On la trouve sur la façade de tous les bureaux de tabac en France. Depuis 1906, la carotte rouge est l’emblème des buralistes qui ont l’obligation d’apposer cette enseigne pour signaler qu’ils vendent des cigarettes. Il en est de même pour les pharmacies qui ont toutes la croix verte sur leur devanture ou pour les vendeurs de journaux qui arborent le fameux losange jaune assorti d’une plume rouge. Comme ces commerces, les 16.000 bibliothèques que compte l’Hexagone aimeraient bien aussi avoir leur propre signe distinctif afin d’être plus facilement repérables et identifiables par les usagers.

En 2018, un rapport confié par Françoise Nyssen, ministre de la Culture d’alors, à l’académicien Erik Orsenna proposait déjà de « créer une signalétique commune pour marquer l’emplacement des bibliothèques partout en France ». Dans les mois qui ont suivi, une démarche en ce sens a été engagée par l’Association des directrices et directeurs des bibliothèques municipales et groupements intercommunaux des villes de France (ADBGV) avant d’être mise en stand-by par la crise sanitaire.

Les premières enseignes apposées à l’automne

Mais l’idée reprend forme avec le lancement ces derniers jours d’un appel à candidatures pour concevoir un symbole visuel pour les bibliothèques afin de mieux les mettre en valeur. « Ce signe doit donner envie aux gens de franchir la porte des bibliothèques en insistant sur le fait que ce sont des lieux gratuits et accessibles à tous et toutes », souligne Malik Diallo, président de l’ADBGV et directeur des bibliothèques municipales et de la bibliothèque des Champs Libres à Rennes.

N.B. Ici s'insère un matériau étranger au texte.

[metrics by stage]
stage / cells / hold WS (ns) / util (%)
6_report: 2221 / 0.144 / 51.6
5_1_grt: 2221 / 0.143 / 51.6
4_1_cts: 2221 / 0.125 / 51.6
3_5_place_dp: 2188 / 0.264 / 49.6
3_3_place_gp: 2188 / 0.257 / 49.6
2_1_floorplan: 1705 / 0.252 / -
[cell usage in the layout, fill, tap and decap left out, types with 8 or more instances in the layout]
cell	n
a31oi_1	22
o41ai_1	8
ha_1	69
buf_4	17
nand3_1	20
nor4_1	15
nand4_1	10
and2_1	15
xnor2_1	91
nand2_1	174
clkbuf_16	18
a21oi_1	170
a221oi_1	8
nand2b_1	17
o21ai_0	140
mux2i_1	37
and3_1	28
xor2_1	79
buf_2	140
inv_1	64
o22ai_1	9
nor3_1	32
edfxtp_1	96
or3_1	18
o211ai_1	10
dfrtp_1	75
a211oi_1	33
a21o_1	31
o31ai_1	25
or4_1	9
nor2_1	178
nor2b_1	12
File: src/rtl/pipe_stage_reg.sv
// Purpose : one pipeline-stage register (payload + control) with valid/ready
//           handshake, optional one-entry skid buffer, bubble masking, flush
//           and a saturating stall counter.
// Latency : 1 cycle from accepted input to out_valid when the stage is empty.
// Backpr. : SKID=1 -> o_in_ready is a flop, low only while two entries are held;
//           SKID=0 -> o_in_ready = !out_valid | i_out_ready (combinational).
//
// Ports:
//   i_clk, i_rst_n            clock (rising edge), async active-low reset
//   i_in_valid / o_in_ready   upstream handshake
//   i_in_data / i_in_ctrl     incoming payload / control vector
//   i_in_bubble               zero KILL_MASK bits of the accepted control
//   i_flush                   synchronous discard of all held entries
//   o_out_valid / i_out_ready downstream handshake
//   o_out_data / o_out_ctrl   main entry (ctrl masked while invalid)
//   o_occupancy               entries held, 0..2
//   o_stall_cnt               saturating count of out_valid & !out_ready cycles
module pipe_stage_reg #(
   parameter int unsigned       DATA_W    = 64,
   parameter int unsigned       CTRL_W    = 16,
   parameter logic [CTRL_W-1:0] KILL_MASK = {CTRL_W{1'b1}},
   parameter bit                SKID      = 1'b1
) (
   input  logic              i_clk,
   input  logic              i_rst_n,
   input  logic              i_in_valid,
   output logic              o_in_ready,
   input  logic [DATA_W-1:0] i_in_data,
   input  logic [CTRL_W-1:0] i_in_ctrl,
   input  logic              i_in_bubble,
   input  logic              i_flush,
   output logic              o_out_valid,
   input  logic              i_out_ready,
   output logic [DATA_W-1:0] o_out_data,
   output logic [CTRL_W-1:0] o_out_ctrl,
   output logic [1:0]        o_occupancy,
   output logic [15:0]       o_stall_cnt
);

   // Encoding doubles as the occupancy count.
   typedef enum logic [1:0] {
      S_EMPTY = 2'd0,
      S_ONE   = 2'd1,
      S_TWO   = 2'd2
   } state_t;

   state_t              r_state;
   state_t              w_state_nxt;
   logic                r_in_rdy;
   logic [DATA_W-1:0]   r_main_data;
   logic [CTRL_W-1:0]   r_main_ctrl;
   logic [DATA_W-1:0]   r_skid_data;
   logic [CTRL_W-1:0]   r_skid_ctrl;
   logic [15:0]         r_stall_cnt;

   logic                w_out_valid;
   logic                w_in_ready;
   logic                w_in_xfer;
   logic                w_out_xfer;
   logic                w_ld_main_in;
   logic                w_ld_main_skid;
   logic                w_ld_skid;
   logic [CTRL_W-1:0]   w_in_ctrl_m;

   assign w_out_valid = (r_state != S_EMPTY);
   // Skid mode uses a flop so upstream sees no path from out_ready.
   assign w_in_ready  = SKID ? r_in_rdy : (~w_out_valid | i_out_ready);
   assign w_in_xfer   = i_in_valid & w_in_ready;
   assign w_out_xfer  = w_out_valid & i_out_ready;
   assign w_in_ctrl_m = i_in_bubble ? (i_in_ctrl & ~KILL_MASK) : i_in_ctrl;

   always_comb begin
      w_state_nxt    = r_state;
      w_ld_main_in   = 1'b0;
      w_ld_main_skid = 1'b0;
      w_ld_skid      = 1'b0;
      if (i_flush) begin
         // Flush wins over any same-cycle accept; a same-cycle delivery
         // has already happened from the downstream point of view.
         w_state_nxt = S_EMPTY;
      end else begin
         case (r_state)
            S_EMPTY: begin
               if (w_in_xfer) begin
                  w_ld_main_in = 1'b1;
                  w_state_nxt  = S_ONE;
               end
            end
            S_ONE: begin
               if (w_in_xfer && w_out_xfer) begin
                  w_ld_main_in = 1'b1;
               end else if (w_in_xfer) begin
                  if (SKID) begin
                     w_ld_skid   = 1'b1;
                     w_state_nxt = S_TWO;
                  end else begin
                     // Unreachable without skid: accept implies out_ready.
                     w_ld_main_in = 1'b1;
                  end
               end else if (w_out_xfer) begin
                  w_state_nxt = S_EMPTY;
               end
            end
            S_TWO: begin
               if (w_out_xfer) begin
                  w_ld_main_skid = 1'b1;
                  w_state_nxt    = S_ONE;
               end
            end
            default: w_state_nxt = S_EMPTY;
         endcase
      end
   end

   always_ff @(posedge i_clk or negedge i_rst_n) begin
      if (!i_rst_n) begin
         r_state  <= S_EMPTY;
         r_in_rdy <= 1'b1;
      end else begin
         r_state  <= w_state_nxt;
         r_in_rdy <= (w_state_nxt != S_TWO);
      end
   end

   always_ff @(posedge i_clk or negedge i_rst_n) begin
      if (!i_rst_n) begin
         r_main_data <= '0;
         r_main_ctrl <= '0;
         r_skid_data <= '0;
         r_skid_ctrl <= '0;
      end else begin
         if (w_ld_main_in) begin
            r_main_data <= i_in_data;
            r_main_ctrl <= w_in_ctrl_m;
         end else if (w_ld_main_skid) begin
            r_main_data <= r_skid_data;
            r_main_ctrl <= r_skid_ctrl;
         end
         if (w_ld_skid) begin
            r_skid_data <= i_in_data;
            r_skid_ctrl <= w_in_ctrl_m;
         end
      end
   end

   always_ff @(posedge i_clk or negedge i_rst_n) begin
      if (!i_rst_n) begin
         r_stall_cnt <= '0;
      end else if (w_out_valid && !i_out_ready && (r_stall_cnt != 16'hFFFF)) begin
         r_stall_cnt <= r_stall_cnt + 16'd1;
      end
   end

   assign o_in_ready  = w_in_ready;
   assign o_out_valid = w_out_valid;
   assign o_out_data  = r_main_data;
   // Empty stage never presents live enables downstream.
   assign o_out_ctrl  = w_out_valid ? r_main_ctrl : (r_main_ctrl & ~KILL_MASK);
   assign o_occupancy = r_state;
   assign o_stall_cnt = r_stall_cnt;

endmodule
## src/rtl/csa_final_modq_pkg.sv

```systemverilog
// rtl/csa_final_modq_pkg.sv - shared constants for the csa_final_modq reduction lane
package csa_final_modq_pkg;

  localparam int CSA_W     = 15;
  localparam int CSA_Q     = 3329;
  localparam int CSA_QW    = 12;
  localparam int CSA_TAG_W = 4;
  localparam int CSA_Q2    = 2 * CSA_Q;
  localparam int CSA_Q4    = 4 * CSA_Q;
  localparam int CSA_LAT   = 3;

endpackage

```

## src/rtl/csa_final_modq_csub2.sv

```systemverilog
// rtl/csa_final_modq_csub2.sv - combinational two-step conditional subtractor, [0,4Q) -> [0,Q)
module modq_csub2 #(
  parameter int SW = 16,
  parameter int Q  = 3329,
  parameter int QW = 12
) (
  input  logic [SW-1:0] i_sum,
  output logic [QW-1:0] o_r2
);

  localparam logic [SW-1:0] L_Q  = SW'(Q);
  localparam logic [SW-1:0] L_Q2 = SW'(2 * Q);

  logic [SW-1:0] w_r1;

  // First step folds [2Q,4Q) down to [0,2Q); second folds [Q,2Q) to [0,Q).
  assign w_r1 = (i_sum >= L_Q2) ? i_sum - L_Q2 : i_sum;
  assign o_r2 = QW'((w_r1 >= L_Q) ? w_r1 - L_Q : w_r1);

endmodule

```

## src/rtl/csa_final_modq.sv

```systemverilog
// rtl/csa_final_modq.sv - three-stage CPA + mod-Q reduction of carry-save s/c vectors
module csa_final_modq
  import csa_final_modq_pkg::*;
#(
  parameter int W     = CSA_W,
  parameter int Q     = CSA_Q,
  parameter int QW    = CSA_QW,
  parameter int TAG_W = CSA_TAG_W
) (
  input  logic             clk,
  input  logic             rst,
  input  logic             in_valid,
  output logic             in_ready,
  input  logic [W-1:0]     s,
  input  logic [W-1:0]     c,
  input  logic [TAG_W-1:0] in_tag,
  output logic             out_valid,
  input  logic             out_ready,
  output logic [QW-1:0]    out_data,
  output logic [TAG_W-1:0] out_tag,
  output logic             out_oor,
  input  logic             clr_err,
  output logic             err_range
);

  localparam int SUM_W = W + 1;
  localparam logic [SUM_W-1:0] L_Q4 = SUM_W'(4 * Q);

  logic             r_v1;
  logic [W-1:0]     r_s;
  logic [W-1:0]     r_c;
  logic [TAG_W-1:0] r_tag1;

  logic             r_v2;
  logic [SUM_W-1:0] r_sum;
  logic             r_oor2;
  logic [TAG_W-1:0] r_tag2;

  logic             r_out_valid;
  logic [QW-1:0]    r_out_data;
  logic [TAG_W-1:0] r_out_tag;
  logic             r_out_oor;
  logic             r_err;

  logic             w_ld2;
  logic             w_ld3;
  logic             w_acc;
  logic [SUM_W-1:0] w_sum;
  logic [QW-1:0]    w_r2;

  // Ready ripples back from the output register; an empty stage always loads.
  assign w_ld3    = !r_out_valid || out_ready;
  assign w_ld2    = !r_v2 || w_ld3;
  assign in_ready = !r_v1 || w_ld2;
  assign w_acc    = in_valid && in_ready;

  assign w_sum = {1'b0, r_s} + {1'b0, r_c};

  modq_csub2 #(
    .SW (SUM_W),
    .Q  (Q),
    .QW (QW)
  ) u_csub2 (
    .i_sum (r_sum),
    .o_r2  (w_r2)
  );

  // Stage 1: capture the raw vectors and tag on accept.
  always_ff @(posedge clk) begin
    if (rst) begin
      r_v1 <= 1'b0;
    end else if (w_acc) begin
      r_v1   <= 1'b1;
      r_s    <= s;
      r_c    <= c;
      r_tag1 <= in_tag;
    end else if (w_ld2) begin
      r_v1 <= 1'b0;
    end
  end

  // Stage 2: carry-propagate add at full width and flag sums at or above 4Q.
  always_ff @(posedge clk) begin
    if (rst) begin
      r_v2 <= 1'b0;
    end else if (w_ld2) begin
      r_v2   <= r_v1;
      r_sum  <= w_sum;
      r_oor2 <= (w_sum >= L_Q4);
      r_tag2 <= r_tag1;
    end
  end

  // Stage 3: reduced result register; holds while the consumer stalls.
  always_ff @(posedge clk) begin
    if (rst) begin
      r_out_valid <= 1'b0;
      r_out_data  <= '0;
      r_out_tag   <= '0;
      r_out_oor   <= 1'b0;
    end else if (w_ld3) begin
      r_out_valid <= r_v2;
      r_out_data  <= w_r2;
      r_out_tag   <= r_tag2;
      r_out_oor   <= r_oor2;
    end
  end

  // Sticky range error; a new violation in the same cycle as a clear wins.
  always_ff @(posedge clk) begin
    if (rst) begin
      r_err <= 1'b0;
    end else if (w_ld3 && r_v2 && r_oor2) begin
      r_err <= 1'b1;
    end else if (clr_err) begin
      r_err <= 1'b0;
    end
  end

  assign out_valid = r_out_valid;
  assign out_data  = r_out_data;
  assign out_tag   = r_out_tag;
  assign out_oor   = r_out_oor;
  assign err_range = r_err;

endmodule

```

Jusqu’au 20 avril, les graphistes, designers, artistes et créateurs sont donc invités à déposer leur projet d’enseigne pour les bibliothèques. Parmi les dossiers, cinq d’entre eux seront retenus pour la phase finale avant le choix du lauréat qui aura lieu courant juin avec un budget de 30.000 euros à la clé. « On peut imaginer la phase de conception d’un prototype dans le courant de l’été et voir les premières enseignes se déployer cet automne », espère Malik Diallo.

Contrairement aux marchands de tabac, le signe ne sera pas obligatoire pour les bibliothèques. « On va voir déjà comment cela prend mais l’idée n’est pas d’en faire un label ou quelque chose de contraignant, souligne-t-il. Juste un signe distinctif que chaque commune sera libre d’apposer sur le bâtiment ».